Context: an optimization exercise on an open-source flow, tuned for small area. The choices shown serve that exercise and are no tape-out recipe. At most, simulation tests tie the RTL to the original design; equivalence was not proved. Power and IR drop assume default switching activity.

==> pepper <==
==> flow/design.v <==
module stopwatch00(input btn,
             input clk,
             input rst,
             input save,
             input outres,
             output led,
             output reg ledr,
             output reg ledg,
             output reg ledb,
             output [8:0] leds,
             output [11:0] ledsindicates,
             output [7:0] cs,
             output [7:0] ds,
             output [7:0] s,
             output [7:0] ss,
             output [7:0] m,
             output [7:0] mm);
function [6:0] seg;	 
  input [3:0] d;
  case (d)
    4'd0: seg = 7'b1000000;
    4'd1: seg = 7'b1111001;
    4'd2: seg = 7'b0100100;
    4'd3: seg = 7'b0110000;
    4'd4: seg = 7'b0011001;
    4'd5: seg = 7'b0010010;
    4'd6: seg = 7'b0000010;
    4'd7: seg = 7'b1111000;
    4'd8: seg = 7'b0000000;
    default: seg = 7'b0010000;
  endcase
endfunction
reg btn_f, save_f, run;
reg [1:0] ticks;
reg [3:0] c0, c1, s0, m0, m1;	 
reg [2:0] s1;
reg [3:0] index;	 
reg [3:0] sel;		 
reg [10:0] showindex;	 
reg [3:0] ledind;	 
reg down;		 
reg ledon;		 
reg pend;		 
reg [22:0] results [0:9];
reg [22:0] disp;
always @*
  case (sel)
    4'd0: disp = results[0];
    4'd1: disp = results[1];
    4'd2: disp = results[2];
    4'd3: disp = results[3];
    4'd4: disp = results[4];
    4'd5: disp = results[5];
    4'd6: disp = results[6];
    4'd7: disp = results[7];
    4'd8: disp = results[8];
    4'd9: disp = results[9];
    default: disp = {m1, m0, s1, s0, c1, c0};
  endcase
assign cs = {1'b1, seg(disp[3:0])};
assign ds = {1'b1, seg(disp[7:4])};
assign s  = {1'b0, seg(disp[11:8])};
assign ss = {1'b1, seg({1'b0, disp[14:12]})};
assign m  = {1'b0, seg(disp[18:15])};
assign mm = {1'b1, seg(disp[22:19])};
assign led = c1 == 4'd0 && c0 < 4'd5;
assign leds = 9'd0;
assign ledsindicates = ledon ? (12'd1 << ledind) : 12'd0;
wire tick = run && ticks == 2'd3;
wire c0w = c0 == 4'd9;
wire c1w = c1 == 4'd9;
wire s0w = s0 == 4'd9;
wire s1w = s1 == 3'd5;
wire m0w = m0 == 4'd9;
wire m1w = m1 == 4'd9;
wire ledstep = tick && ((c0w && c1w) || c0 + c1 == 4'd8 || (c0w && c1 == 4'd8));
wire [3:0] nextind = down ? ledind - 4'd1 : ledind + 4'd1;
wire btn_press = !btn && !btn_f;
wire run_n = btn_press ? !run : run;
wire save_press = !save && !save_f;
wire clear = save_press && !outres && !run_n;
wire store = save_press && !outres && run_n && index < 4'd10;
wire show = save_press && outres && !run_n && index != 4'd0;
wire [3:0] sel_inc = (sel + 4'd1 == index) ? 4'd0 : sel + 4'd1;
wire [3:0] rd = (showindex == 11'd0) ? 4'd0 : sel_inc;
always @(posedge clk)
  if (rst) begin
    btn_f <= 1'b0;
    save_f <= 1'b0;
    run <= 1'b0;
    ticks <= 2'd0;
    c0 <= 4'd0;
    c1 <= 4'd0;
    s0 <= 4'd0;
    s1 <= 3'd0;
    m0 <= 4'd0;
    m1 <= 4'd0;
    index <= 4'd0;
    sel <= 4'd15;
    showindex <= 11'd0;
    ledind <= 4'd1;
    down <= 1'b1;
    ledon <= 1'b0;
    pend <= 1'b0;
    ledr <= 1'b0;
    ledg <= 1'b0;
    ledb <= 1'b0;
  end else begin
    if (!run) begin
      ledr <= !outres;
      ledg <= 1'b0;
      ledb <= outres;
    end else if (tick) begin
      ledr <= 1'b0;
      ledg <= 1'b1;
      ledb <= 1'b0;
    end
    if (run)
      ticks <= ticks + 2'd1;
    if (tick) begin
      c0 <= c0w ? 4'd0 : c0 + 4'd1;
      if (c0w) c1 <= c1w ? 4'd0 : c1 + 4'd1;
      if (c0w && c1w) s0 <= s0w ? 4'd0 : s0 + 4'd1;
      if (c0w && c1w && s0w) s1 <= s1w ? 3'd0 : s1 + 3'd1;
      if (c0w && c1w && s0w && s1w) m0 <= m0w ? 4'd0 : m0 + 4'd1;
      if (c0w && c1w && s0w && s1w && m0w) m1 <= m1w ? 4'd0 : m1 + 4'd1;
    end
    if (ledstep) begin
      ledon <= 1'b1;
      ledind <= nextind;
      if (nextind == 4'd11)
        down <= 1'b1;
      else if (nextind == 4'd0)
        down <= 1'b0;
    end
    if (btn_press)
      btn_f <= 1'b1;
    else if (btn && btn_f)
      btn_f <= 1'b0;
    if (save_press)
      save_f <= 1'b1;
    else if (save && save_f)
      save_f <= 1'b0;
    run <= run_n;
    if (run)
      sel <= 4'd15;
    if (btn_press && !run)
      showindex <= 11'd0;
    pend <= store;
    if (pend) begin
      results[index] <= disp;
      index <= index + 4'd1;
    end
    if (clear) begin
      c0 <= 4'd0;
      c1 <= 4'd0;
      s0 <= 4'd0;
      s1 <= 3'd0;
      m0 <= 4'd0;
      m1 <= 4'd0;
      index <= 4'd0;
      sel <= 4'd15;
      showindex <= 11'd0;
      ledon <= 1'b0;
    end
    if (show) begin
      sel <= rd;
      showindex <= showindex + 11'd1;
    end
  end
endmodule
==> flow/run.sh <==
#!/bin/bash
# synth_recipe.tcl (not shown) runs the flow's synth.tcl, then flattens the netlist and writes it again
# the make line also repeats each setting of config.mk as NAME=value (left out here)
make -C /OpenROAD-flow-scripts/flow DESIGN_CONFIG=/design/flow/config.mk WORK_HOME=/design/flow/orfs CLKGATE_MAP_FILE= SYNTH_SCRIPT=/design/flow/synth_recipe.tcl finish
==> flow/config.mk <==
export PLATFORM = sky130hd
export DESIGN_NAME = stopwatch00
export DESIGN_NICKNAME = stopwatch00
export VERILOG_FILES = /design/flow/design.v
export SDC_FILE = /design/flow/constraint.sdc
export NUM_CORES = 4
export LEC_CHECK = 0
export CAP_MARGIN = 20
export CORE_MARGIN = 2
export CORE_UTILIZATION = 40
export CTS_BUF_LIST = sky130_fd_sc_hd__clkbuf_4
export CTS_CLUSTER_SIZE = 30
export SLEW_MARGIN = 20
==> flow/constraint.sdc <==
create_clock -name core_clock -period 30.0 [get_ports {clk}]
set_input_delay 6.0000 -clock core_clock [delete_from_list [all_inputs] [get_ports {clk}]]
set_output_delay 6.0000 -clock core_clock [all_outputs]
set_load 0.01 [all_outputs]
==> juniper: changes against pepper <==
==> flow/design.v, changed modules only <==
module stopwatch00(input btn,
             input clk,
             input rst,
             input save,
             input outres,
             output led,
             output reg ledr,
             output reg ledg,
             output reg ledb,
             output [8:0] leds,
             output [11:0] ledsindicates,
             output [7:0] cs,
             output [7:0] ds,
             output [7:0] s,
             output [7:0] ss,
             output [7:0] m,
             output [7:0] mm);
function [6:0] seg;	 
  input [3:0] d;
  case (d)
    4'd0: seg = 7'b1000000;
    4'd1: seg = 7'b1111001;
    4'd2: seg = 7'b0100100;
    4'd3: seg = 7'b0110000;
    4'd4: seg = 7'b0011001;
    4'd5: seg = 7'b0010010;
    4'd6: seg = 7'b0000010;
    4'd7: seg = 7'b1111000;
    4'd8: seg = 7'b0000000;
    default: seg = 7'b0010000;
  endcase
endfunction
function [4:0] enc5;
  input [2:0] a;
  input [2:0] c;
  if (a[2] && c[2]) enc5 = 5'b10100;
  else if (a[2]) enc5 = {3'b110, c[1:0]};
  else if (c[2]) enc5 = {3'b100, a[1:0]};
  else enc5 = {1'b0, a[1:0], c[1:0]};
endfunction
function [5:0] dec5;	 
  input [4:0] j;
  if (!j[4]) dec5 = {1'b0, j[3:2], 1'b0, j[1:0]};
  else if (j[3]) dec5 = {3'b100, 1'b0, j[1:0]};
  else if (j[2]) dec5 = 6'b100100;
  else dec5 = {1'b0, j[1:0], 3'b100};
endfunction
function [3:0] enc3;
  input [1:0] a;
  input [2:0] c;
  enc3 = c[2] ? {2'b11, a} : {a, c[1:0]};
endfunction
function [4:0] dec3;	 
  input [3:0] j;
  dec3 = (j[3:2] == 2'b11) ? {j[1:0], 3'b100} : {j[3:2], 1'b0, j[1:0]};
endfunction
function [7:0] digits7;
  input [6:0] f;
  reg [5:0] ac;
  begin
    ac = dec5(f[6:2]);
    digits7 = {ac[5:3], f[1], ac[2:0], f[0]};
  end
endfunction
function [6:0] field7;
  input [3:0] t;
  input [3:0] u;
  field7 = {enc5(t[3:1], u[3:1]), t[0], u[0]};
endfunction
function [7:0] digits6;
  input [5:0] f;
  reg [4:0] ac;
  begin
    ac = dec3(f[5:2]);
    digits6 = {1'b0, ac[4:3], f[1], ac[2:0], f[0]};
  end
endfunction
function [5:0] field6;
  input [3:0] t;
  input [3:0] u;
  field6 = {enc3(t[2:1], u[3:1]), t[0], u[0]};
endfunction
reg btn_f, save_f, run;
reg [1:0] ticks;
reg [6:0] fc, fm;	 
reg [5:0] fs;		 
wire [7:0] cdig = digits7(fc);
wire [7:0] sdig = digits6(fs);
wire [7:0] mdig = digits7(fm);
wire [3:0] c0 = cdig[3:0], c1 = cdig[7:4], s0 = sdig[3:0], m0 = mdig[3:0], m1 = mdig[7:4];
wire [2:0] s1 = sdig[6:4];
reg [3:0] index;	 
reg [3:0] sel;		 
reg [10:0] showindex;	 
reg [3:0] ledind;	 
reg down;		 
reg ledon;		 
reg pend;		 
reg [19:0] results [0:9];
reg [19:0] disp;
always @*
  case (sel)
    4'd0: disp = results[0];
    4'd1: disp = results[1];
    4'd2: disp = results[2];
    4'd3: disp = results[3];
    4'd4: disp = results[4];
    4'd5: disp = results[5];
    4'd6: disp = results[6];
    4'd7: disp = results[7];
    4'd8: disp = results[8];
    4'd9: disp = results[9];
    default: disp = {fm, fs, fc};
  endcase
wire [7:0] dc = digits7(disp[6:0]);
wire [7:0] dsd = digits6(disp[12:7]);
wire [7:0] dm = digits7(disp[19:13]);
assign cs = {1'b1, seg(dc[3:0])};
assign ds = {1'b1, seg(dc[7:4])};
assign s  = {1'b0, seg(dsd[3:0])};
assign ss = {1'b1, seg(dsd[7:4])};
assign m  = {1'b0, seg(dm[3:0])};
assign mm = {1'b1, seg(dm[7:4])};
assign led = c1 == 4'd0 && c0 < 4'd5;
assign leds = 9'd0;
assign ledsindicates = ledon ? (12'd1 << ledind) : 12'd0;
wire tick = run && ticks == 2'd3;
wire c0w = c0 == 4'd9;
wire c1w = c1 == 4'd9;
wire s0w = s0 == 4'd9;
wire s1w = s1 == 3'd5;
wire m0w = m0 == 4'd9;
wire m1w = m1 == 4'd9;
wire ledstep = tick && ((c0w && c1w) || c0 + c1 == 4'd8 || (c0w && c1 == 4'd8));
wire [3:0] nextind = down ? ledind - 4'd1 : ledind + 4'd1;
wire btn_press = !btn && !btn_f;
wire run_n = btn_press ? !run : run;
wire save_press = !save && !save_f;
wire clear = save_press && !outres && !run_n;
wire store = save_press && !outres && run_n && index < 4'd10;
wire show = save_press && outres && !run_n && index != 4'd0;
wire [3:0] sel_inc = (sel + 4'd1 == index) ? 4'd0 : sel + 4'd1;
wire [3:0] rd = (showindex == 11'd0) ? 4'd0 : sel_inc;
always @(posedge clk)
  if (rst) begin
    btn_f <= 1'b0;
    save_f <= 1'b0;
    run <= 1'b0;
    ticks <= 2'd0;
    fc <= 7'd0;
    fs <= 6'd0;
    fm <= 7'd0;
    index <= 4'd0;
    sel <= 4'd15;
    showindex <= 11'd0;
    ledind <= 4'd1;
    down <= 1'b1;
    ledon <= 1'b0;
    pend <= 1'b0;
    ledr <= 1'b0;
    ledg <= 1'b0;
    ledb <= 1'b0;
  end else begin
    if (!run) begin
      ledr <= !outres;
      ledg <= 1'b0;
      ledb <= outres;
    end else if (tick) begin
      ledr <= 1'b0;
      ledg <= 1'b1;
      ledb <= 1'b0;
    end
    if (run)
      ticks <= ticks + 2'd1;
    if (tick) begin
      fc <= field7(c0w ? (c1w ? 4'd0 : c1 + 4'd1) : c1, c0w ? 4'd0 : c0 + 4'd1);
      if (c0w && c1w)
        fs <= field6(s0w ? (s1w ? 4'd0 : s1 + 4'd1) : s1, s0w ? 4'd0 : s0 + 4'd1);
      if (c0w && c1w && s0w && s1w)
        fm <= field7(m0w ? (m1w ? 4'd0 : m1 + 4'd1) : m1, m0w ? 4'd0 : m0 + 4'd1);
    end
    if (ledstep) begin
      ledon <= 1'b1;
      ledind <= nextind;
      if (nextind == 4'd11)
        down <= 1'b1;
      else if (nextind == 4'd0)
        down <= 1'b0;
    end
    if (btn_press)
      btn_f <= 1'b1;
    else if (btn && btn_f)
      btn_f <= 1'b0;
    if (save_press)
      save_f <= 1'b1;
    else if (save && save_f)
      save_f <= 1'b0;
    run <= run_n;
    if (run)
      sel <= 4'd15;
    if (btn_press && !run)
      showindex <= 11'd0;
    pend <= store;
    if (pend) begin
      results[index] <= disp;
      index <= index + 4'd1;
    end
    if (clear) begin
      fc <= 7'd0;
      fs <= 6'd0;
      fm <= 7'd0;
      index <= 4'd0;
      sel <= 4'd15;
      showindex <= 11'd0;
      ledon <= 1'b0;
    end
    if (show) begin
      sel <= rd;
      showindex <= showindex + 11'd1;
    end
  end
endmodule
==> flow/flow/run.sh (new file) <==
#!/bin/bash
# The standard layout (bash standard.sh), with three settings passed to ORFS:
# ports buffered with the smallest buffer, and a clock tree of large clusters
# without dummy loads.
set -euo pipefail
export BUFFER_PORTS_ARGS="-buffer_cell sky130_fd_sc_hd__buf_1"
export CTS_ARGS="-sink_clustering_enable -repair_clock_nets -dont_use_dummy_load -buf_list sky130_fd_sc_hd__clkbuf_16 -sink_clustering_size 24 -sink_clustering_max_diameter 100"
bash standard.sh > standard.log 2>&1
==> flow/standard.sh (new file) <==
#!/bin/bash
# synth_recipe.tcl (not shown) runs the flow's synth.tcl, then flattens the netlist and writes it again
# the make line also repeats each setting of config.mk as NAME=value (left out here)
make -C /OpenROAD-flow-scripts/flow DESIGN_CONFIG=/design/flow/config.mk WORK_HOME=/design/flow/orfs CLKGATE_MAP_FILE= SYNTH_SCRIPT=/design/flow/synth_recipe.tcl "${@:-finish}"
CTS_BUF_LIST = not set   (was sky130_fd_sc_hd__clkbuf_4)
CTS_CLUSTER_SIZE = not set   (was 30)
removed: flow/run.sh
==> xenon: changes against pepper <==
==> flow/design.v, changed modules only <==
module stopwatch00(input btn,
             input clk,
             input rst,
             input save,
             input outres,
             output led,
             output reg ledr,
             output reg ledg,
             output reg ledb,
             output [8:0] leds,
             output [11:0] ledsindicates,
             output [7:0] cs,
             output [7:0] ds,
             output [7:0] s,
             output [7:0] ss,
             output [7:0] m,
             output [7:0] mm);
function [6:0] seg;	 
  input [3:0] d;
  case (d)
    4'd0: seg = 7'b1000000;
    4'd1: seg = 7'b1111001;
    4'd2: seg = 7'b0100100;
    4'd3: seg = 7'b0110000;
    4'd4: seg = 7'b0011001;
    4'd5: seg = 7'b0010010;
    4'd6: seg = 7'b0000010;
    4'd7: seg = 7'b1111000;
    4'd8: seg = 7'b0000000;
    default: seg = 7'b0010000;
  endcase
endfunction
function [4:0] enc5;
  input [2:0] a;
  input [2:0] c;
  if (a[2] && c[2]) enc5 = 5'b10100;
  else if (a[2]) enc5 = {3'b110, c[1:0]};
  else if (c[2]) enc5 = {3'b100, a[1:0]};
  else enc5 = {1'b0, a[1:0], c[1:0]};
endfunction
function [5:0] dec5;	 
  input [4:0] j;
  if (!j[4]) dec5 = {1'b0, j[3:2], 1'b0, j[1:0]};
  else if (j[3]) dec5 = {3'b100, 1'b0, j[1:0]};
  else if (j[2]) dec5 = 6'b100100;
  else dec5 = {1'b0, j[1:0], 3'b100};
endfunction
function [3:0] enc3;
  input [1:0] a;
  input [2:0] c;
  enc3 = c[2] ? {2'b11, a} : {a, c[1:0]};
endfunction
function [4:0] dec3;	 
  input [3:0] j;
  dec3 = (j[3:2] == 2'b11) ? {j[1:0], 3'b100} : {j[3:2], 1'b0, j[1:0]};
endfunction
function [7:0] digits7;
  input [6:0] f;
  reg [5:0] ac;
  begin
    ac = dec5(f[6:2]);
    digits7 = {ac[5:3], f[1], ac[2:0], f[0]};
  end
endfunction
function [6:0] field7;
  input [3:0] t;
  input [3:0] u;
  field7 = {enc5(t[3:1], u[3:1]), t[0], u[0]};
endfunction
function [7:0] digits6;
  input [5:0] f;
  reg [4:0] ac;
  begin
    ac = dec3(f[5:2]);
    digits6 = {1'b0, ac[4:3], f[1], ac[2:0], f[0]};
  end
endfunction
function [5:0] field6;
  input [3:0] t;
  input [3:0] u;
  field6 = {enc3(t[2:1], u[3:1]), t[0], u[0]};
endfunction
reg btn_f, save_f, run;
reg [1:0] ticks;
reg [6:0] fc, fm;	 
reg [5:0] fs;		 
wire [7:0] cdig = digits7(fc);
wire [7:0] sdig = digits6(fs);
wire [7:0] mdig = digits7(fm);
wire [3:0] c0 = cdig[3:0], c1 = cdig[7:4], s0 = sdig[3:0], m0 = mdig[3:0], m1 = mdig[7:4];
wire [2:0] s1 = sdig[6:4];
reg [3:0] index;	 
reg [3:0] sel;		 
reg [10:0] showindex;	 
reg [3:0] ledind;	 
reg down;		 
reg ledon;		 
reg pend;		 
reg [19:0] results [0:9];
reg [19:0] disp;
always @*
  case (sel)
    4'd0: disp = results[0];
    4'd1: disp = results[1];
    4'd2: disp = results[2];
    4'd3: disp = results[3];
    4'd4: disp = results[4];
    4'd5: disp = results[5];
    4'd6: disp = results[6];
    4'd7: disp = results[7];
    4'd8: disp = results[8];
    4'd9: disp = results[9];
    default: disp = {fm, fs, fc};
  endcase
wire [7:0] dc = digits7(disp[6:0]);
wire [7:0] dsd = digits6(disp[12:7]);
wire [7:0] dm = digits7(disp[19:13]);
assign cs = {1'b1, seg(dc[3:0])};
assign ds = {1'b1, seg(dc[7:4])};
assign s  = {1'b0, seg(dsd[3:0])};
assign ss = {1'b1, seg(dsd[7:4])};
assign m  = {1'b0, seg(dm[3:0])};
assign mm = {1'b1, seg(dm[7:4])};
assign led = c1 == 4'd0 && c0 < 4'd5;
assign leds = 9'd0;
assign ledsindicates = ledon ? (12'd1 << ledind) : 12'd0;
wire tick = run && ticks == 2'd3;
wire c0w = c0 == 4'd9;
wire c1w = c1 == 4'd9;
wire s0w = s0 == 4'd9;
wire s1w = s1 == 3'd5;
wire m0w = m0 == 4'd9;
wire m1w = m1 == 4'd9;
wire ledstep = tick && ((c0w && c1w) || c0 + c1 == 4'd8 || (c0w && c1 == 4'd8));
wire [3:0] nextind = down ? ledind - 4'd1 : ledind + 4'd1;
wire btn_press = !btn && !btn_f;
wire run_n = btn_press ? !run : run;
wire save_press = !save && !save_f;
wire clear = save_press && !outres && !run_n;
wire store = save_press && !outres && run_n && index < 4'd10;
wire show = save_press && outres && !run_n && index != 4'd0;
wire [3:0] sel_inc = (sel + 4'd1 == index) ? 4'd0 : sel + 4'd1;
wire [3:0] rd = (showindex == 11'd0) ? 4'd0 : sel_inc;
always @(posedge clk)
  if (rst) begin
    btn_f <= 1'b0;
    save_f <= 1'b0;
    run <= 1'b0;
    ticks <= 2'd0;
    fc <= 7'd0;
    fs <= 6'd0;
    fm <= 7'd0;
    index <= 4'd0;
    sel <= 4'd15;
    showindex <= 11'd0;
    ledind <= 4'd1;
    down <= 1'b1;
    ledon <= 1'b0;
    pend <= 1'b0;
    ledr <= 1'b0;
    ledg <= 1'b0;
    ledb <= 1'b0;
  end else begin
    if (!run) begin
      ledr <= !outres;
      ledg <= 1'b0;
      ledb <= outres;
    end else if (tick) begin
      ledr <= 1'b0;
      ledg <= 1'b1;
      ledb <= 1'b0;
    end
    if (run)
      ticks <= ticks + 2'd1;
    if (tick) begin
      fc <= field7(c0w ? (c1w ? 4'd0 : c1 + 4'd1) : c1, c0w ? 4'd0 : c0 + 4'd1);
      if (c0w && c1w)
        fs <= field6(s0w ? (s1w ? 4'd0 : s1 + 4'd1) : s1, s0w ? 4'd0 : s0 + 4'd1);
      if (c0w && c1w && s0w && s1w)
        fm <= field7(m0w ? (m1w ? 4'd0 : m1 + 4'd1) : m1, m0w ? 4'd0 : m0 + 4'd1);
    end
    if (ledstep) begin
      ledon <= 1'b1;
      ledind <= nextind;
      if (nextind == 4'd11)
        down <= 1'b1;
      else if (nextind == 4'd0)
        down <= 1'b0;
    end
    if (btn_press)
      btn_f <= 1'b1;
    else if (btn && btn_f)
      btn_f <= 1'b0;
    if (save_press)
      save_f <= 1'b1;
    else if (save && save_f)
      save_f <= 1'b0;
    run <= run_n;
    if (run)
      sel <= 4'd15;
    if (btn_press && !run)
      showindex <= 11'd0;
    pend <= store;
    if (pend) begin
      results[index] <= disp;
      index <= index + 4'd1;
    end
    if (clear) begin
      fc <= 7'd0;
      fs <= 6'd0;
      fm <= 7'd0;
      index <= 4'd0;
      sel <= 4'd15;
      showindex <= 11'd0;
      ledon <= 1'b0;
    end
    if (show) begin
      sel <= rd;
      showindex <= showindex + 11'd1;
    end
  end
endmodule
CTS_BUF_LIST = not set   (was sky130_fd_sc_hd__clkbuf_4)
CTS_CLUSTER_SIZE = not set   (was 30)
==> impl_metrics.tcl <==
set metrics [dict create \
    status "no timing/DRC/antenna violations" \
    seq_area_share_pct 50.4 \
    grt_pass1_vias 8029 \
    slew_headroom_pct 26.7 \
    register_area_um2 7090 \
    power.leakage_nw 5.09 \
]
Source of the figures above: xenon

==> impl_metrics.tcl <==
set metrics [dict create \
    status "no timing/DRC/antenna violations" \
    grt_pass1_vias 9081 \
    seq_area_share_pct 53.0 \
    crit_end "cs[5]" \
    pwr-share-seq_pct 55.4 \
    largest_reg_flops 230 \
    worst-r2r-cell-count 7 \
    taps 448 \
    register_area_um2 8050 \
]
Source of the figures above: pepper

[ACTION ITEM] Copy only this part of the entries above: the line with "export DESIGN_NAME = stopwatch00", the line with "export CORE_MARGIN = 2", and the lines between, all exactly as written.

[RESPONSE FOR THIS EXERCISE]
export DESIGN_NAME = stopwatch00
export DESIGN_NICKNAME = stopwatch00
export VERILOG_FILES = /design/flow/design.v
export SDC_FILE = /design/flow/constraint.sdc
export NUM_CORES = 4
export LEC_CHECK = 0
export CAP_MARGIN = 20
export CORE_MARGIN = 2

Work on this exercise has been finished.